By Dr. Lance B. Eliot, the AI Trends Insider
There is an ongoing debate about the role of government regulations regarding self-driving cars. At times, the debate is well measured. On other occasions, it is quite heated and accompanied by outbursts, finger pointing, and otherwise acrimonious behavior.
Whenever there is a new innovation, this same kind of debate takes place. In that sense, there is nothing unusual about a debate of this nature taking place. We should expect it to take place. One might say that it is the norm of the yin and yang that occurs for innovations and technology, involving society trying to wrestle with how to best cope with something new.

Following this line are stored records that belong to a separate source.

$ cat src/rtl/frame_checker_pkg.sv
package frame_checker_pkg;
  typedef struct packed {
    logic accept;  // byte taken this cycle
    logic first;   // taken byte is index 0
    logic last;    // taken byte completes the frame
    logic load;    // commit frame to output register
  } fcStrobe_t;
endpackage

$ cat src/rtl/fc_control.sv
module fc_control
  import frame_checker_pkg::*;
#(
  parameter int FRAME_BYTES = 9,
  localparam int IDX_W = $clog2(FRAME_BYTES)
) (
  input  logic             clk,
  input  logic             rst,
  input  logic             inValid,
  input  logic             outReady,
  input  logic             match,
  output logic             inReady,
  output logic             outValid,
  output logic             badPulse,
  output logic [IDX_W-1:0] idx,
  output fcStrobe_t        st
);
  localparam logic [IDX_W-1:0] LAST_IDX = IDX_W'(FRAME_BYTES - 1);

  assign inReady   = !outValid || outReady;
  assign st.accept = inValid && inReady;
  assign st.first  = st.accept && (idx == '0);
  assign st.last   = st.accept && (idx == LAST_IDX);
  assign st.load   = st.last && match;

  always_ff @(posedge clk) begin
    if (rst) begin
      idx      <= '0;
      outValid <= 1'b0;
      badPulse <= 1'b0;
    end else begin
      if (st.accept) idx <= st.last ? '0 : idx + 1'b1;
      if (st.load) outValid <= 1'b1;
      else if (outReady) outValid <= 1'b0;
      badPulse <= st.last && !match;
    end
  end


  bad_single_chk: assert property (@(posedge clk) disable iff (rst)
    badPulse |=> !badPulse);

  bad_excl_chk: assert property (@(posedge clk) disable iff (rst)
    !(badPulse && $rose(outValid)));

  hold_chk: assert property (@(posedge clk) disable iff (rst)
    (outValid && !outReady) |=> outValid);

  bad_frame_end_chk: assert property (@(posedge clk) disable iff (rst)
    badPulse |-> (idx == '0 || idx == 1) && inReady);
endmodule

$ cat config.mk
export PLATFORM = sky130hd
export DESIGN_NAME = fc_control
export DESIGN_NICKNAME = d
export VERILOG_FILES = /design/src/rtl/frame_checker_pkg.sv /design/src/rtl/fc_control.sv
export SDC_FILE = /design/constraint.sdc
export NUM_CORES = 1
export LEC_CHECK = 0
export BUFFER_PORTS_ARGS = -buffer_cell sky130_fd_sc_hd__buf_2
export CORE_AREA = 4 4 41 43
export CTS_CLUSTER_SIZE = 8
export DETAILED_ROUTE_END_ITERATION = 12
export DIE_AREA = 0 0 45 47
export PLACE_DENSITY = 0.51
export SKIP_LAST_GASP = 1
export SLEW_MARGIN = 10
export SYNTH_ARGS = -nofsm -noshare
export SYNTH_HDL_FRONTEND = slang
export SYNTH_SLANG_ARGS = --single-unit
$ cat constraint.sdc
create_clock -name clk -period 1.3 [get_ports clk]
set_clock_uncertainty 0.15 [all_clocks]
set_input_delay 0.13 -clock clk [delete_from_list [all_inputs] [get_ports clk]]
set_output_delay 0.13 -clock clk [all_outputs]
set_load 0.01 [all_outputs]
# Yosys cells after proc, flatten, opt, wreduce, memory -nomap -nowiden
# Index checks and enable logic that the tools add are counted.
# totals
reg_bits,6
in_bits,5
out_inout_bits,11
word_cells,18
# classes
n_addsub,1
eq_ne,1
mux,3
n_reduce_logical,10
# ops
cell,count
$logic_and 1x1->1,5
$add 4x1->4 const B,1
$eq 4x4->1 const B,1
$logic_not 4->1,1
$mux 4,1
$logic_not 1->1,2
$mux 1,2
$reduce_bool 2->1,1
$logic_or 1x1->1,1

# Depth between registers and ports, before layout
# logic_depth
ltp_word,6
ltp_mapped,5
mapped_depth_nobuf,5

# Least setup slack after synthesis
# No wires, ideal clock.
# synth_timing
path_type,register to output
startpoint,register outValid
endpoint,output st[2] (netlist bit)
t_arrival_ns,1.320
required_time_ns,1.020
setup_slack_ns,-0.300
path_stages_with_launch,6
n_path_buf,1
path_cell_list,dfxtp_1 -> nor2b_1 -> buf_2 -> inv_1 -> nand2_1 -> nor4b_1
# synth_lines
item,line,text
from (decl),fc_control.sv:13,"output logic outValid,"
from (signal assigned),fc_control.sv:29,outValid <= 1'b0;
from (signal assigned),fc_control.sv:33,if (st.load) outValid <= 1'b1;
from (signal assigned),fc_control.sv:34,else if (outReady) outValid <= 1'b0;
to (decl),fc_control.sv:16,output fcStrobe_t st

==> results by group <==
Layout
  – Final #Nets: 90
  – Filler Cell Count: 131
  – Footprint of the multi-input gates: 287 sq um
  – Register Area: 130 sq um
  – Area growth from synthesis to layout: 128%
  – Final Non-Filler Cells: 97
  – Diodes inserted: 0
  – Share of layout cells above drive strength 1: 75.6%
  – Design Area, Final: 768 sq um
  – Final core occ: 59.0%

Power and ir drop
  – Worst vdd ir: 0.417 mV
  – Leak pwr: 0.347 nW
  – Power, Total: 0.512 mW
  – Pwr Density: 667 nW/um^2

Synthesis
  – Largest area contributor in the netlist: dfxtp_1
  – Sequential element share of the synthesized area: 35.7%
  – Netlist Area Pre-Place: 337 sq um
  – Area share of the largest cell type after synthesis: 35.7%
  – Syn nets: 49
  – Synth Warn #: 0
  – Area contributors post-synth: dfxtp_1 36%, ha_1 7.4%, inv_1 5.6%
  – Seq cells post-synth: 6
  – Synth Area per Inst: 8.01 sq um
  – Yosys cell types: 22
  – Mapped Cells: 42

Routing
  – Uppermost layer routed: met3
  – Met3 wire len: 67 um
  – M1 WL: 471 um
  – Drt via density: 4.70
  – # DRC: 0
  – Vias post-DR: 456
  – Per-cell routed wire length: 12.1 um
  – Drt pass-1 iters: 2
  – Initial DRC Count: 7
  – Final wirelength: 1180 um
  – Metal2 WL: 638 um
  – Final ANT Viol Nets: 0

Timing
  – Fin Setup TNS: -1.47 ns
  – RSZ-0062 raised after global routing: true
  – Tcrit/Tclk final: 124%
  – PnR worst setup slack: -0.315 ns
  – Setup-failing EPs final: 9
  – Rel. slew slack: 82.5%
  – Final hold slack: 0.0496 ns
  – Max Slew Vio Count: 0
  – Tightest Pin Transition: 0.260 ns
  – Final min period: 1.62 ns
  – Max Clock Freq: 619 MHz
  – Final Hold Vio Count: 0

Status
  – Status: finished, violations left
  – Failing checks: setup timing

Placed design
  – Dpl cell area: 573 sq um
  – Dpl ws: -0.152 ns
  – Hpwl dp: 795 um
  – Dpl cells: 83
  – Port buffer count: 15
  – GP Congestion: 0.706

CTS
  – CTS sink count: 6
  – Htree depth: 1
  – CTS tree: yes
  – Worst-skew pair later-pin latency: 0.25 ns
  – Root Buffer: clkbuf_4
  – Clk slew on worst S/H paths: 0.05 ns
  – CTS Buf Count: 3
  – Longest Clk Path Bufs: 2

Worst hold path
  – Hold WC Path Type: primary input to flip-flop

Setup path
  – Worst Setup End Kind: output port
  – Crit path required time: 1.02 ns
  – Worst path arrival time: 1.34 ns
  – Reg2Reg Setup Slack: -0.20 ns
  – Startpoint types: flip-flop
  – WS Path Type: flip-flop to output port
  – Crit path max fanout: 2

Job
  – Max Cap Viol: 0

Global routing
  – Total global routing track utilization: 13.1%
  – Largest net degree at the start of global routing: 7
  – Vias in the first global route: 478
  – Initial antenna violation count: 0
  – Global-route wire length before repair: 1980 um
  – Remaining Overflow, GRT: 0

Floorplanning
  – Initial Utilization: 25.9%
  – Die outline area: 2120 sq um
  – Site row count: 13
  – Die X: 45 um
  – Die Y: 47 um
  – Core ar.: 1300 sq um
  – I/O pin count: 16
## cells in the mapped netlist
cell / count
nand2_1: 2
nand3_1: 3
nor4b_1: 1
or4_1: 2
dfxtp_1: 6
inv_1: 5
and2_1: 1
inv_2: 1
and3b_2: 1
nand3b_1: 1
o31ai_1: 2
nor2_1: 2
ha_1: 2
a31oi_1: 2
nor3_1: 1
buf_2: 1
or2b_1: 1
nor4_1: 1
nor2b_1: 1
o21ai_0: 2
a21oi_1: 3
a31o_2: 1
## logic make-up after synthesis
family | after synthesis | synth area share, %
AND/OR/NAND/NOR | 17 | 30.5
adder cells (fa/ha/maj) | 2 | 7.43
buffers and inverters | 7 | 8.18
AO/OA/AOI/OAI | 10 | 18.2
flip-flops | 6 | 35.7
## cell type report
type	count	area share, %
clock buffers	4	3.42
repair buffers	37	36.3
flip-flops and latches	6	16.9
multi-input cells	29	37.3
inverters	6	3.58
well taps	15	2.44
## critical path: stages, from the launching register on
cell	delay [ns]
dfxtp_4	0.35
inv_4	0.06
ha_4	0.12
nand3b_1	0.11
nor3_2	0.19
and2_4	0.16
buf_6	0.09
## timing repair
item,4_1_cts,5_1_grt
setup buffers,6,2
endpoints found under the hold margin,4,0
gates resized for setup,12,9
pin swaps,7,5
setup endpoints to repair,11,12
hold buffers,2,0
## metal layers
layer,track usage [%],vias to the layer above
met5,0,-
met4,1.75,0
met3,6.13,0
met2,23.4,13
met1,14.6,210
li1,-,233
## placed cells by master (no fill, tap or decap), drive strengths merged, types with 3 or more instances in the layout
cell    netlist  final
nand3         3      3
clkbuf        0      4
inv           6      6
dfxtp         6      6
a21oi         3      3
buf           1     35
## registers in the layout, summed over array words and instances (netlist names)
name and cells:
outValid 1, badPulse 1, idx 4
## report_power, final
group	leakage [nW]	internal, mW	total [mW]	switching [mW]
sequential	0.0511	0.188	0.194	0.00595
clock	0.0150	0.117	0.190	0.0731
combinational	0.281	0.0717	0.128	0.0565
## final timing paths
kind               to  startpoint  cells past startpoint
max             st[0]      idx[0]                      6
min          outValid       match                      3
max reg2reg    idx[2]      idx[0]                      5
min reg2reg    idx[2]      idx[2]                      2
Power figures use the tool's default switching activity.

Often, the core of the debate comes down to socio-political beliefs. Depending upon your perspective about the purpose and role of government, you will tend to land on one side or another of the debate. It also depends on the stakes involved. If it is a high stakes innovation, the odds are that there will be greater polarization of viewpoints.
In the United States, we typically wrestle with these top-level contentions:
Pro. If the USA regulatory environment becomes overly restrictive on an innovation, this could mean that then the USA will fall behind other countries and so no longer remain competitive. Furthermore, the USA might lose out on being the first to market or not be considered the owner of the innovation, all of which imply that the USA will be second fiddle. This could suggest too that the USA is no longer innovative and have other repercussions internationally.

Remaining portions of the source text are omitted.